There also appears to be a relationship between cannabis use and an earlier age of onset of symptoms (possible it speeds up the onset for at-risk individuals). In an analysis study compiled in 2011 entitled “Cannabis use and earlier onset of psychosis: a systematic meta-analysis,”researchers reviewed 443 cases that documented both the age of onset of psychotic symptoms and previous substance use, and found 83 to meet their desired criteria. According to the data, “the age at onset of psychosis for cannabis users was 2.70 years younger than for nonusers; for those with broadly defined substance use, the age at onset of psychosis was 2.00 years younger than for nonusers” (Large et al., 2011). They concluded that there is evidence that cannabis use is linked with an earlier onset of psychosis, and they supported that cannabis can cause psychosis to develop in some patients that had not displayed symptoms before.
Much more research must be completed before a definite answer on this subject can be presented. At this point, scientists have suggested there may be a correlation, but correlation is not the same as causation and therefore this is not yet accepted as fact. However, it is important to be aware of this more newly-discovered danger that marijuana poses, especially for individuals of college age.

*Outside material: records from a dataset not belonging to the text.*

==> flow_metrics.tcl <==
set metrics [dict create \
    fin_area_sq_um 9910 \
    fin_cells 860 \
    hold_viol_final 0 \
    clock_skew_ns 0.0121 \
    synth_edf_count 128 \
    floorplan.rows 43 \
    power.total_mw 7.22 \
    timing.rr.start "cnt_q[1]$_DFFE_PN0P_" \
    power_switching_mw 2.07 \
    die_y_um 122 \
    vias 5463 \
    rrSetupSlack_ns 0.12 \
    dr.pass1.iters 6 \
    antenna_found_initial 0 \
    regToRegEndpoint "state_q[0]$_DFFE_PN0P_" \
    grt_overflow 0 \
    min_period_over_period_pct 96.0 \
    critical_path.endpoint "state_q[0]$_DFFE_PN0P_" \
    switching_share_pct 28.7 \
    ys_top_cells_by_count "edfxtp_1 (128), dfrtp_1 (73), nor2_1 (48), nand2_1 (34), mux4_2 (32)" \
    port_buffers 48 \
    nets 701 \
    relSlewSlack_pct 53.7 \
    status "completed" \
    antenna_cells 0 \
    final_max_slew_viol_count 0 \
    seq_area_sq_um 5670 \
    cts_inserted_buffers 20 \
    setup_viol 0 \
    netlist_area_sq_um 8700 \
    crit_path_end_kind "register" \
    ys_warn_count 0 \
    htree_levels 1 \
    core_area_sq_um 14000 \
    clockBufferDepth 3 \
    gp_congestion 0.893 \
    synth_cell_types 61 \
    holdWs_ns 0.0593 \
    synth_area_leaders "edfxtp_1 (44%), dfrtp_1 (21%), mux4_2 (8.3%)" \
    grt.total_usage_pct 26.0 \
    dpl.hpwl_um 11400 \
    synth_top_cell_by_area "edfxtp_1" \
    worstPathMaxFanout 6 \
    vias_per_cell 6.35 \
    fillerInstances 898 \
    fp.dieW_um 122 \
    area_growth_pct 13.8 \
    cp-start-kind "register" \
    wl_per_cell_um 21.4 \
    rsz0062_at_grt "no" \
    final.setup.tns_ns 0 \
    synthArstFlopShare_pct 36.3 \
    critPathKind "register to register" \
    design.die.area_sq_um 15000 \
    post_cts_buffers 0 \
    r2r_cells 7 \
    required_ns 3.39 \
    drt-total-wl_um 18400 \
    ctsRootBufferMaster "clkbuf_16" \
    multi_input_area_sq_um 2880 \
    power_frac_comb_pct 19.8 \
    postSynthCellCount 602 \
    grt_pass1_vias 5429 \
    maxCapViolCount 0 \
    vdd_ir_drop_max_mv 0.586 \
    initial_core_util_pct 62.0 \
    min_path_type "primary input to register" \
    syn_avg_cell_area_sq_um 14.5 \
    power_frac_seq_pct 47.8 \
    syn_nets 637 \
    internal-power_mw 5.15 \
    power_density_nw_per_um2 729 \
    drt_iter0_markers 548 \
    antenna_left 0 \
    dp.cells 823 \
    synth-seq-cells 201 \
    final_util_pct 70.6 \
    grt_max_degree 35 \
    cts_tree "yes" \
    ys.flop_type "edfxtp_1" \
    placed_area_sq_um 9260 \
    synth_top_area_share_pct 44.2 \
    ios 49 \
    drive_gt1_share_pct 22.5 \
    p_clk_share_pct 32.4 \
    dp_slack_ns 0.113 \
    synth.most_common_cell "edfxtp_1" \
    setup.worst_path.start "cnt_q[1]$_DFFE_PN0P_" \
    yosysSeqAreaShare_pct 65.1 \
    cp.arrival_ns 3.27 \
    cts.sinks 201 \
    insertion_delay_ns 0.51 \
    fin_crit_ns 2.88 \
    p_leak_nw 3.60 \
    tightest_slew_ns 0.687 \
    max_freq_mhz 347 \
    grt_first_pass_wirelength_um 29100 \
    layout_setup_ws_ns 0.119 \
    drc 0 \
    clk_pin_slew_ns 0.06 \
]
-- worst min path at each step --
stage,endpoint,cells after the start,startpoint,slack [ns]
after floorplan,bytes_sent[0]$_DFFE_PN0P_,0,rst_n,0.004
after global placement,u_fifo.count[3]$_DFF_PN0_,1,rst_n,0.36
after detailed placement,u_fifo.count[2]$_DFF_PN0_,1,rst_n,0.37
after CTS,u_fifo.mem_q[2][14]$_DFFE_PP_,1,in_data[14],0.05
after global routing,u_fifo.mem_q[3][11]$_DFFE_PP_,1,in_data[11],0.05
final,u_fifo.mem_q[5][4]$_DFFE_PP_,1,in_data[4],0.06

Caballero, A. and Tseng, K. “Association of cannabis use during adolescence, prefrontal CB1 receptor signaling, and schizophrenia.” Frontiers in Pharmacology 3. 2012: 101. 2012. Electronic.
Kuepper, R., J. van Os, R. Lieb, H.U. Wittchen, M. Hofler, and C. Henquet. “Continued cannabis use and risk of incidence and persistence of psychotic symptoms: 10 year follow-up cohort study.” BMJ 342:738. 2011. Print
Large, M., S. Sharma, M.T. Compton, T. Slade, and O. Nielssen. “Cannabis use and earlier onset of psychosis: a systematic meta-analysis.” Arch Gen Psychiatry 68:6. 2011: 555-561. Print.
“Marijuana.” WebMD. Electronic.
“Marijuana Resource Center: State Laws Related to Marijuana.” The Office of National Drug Control Policy: The White House. Electronic.
“Prefrontal cortex.” Psychology Wiki. Electronic.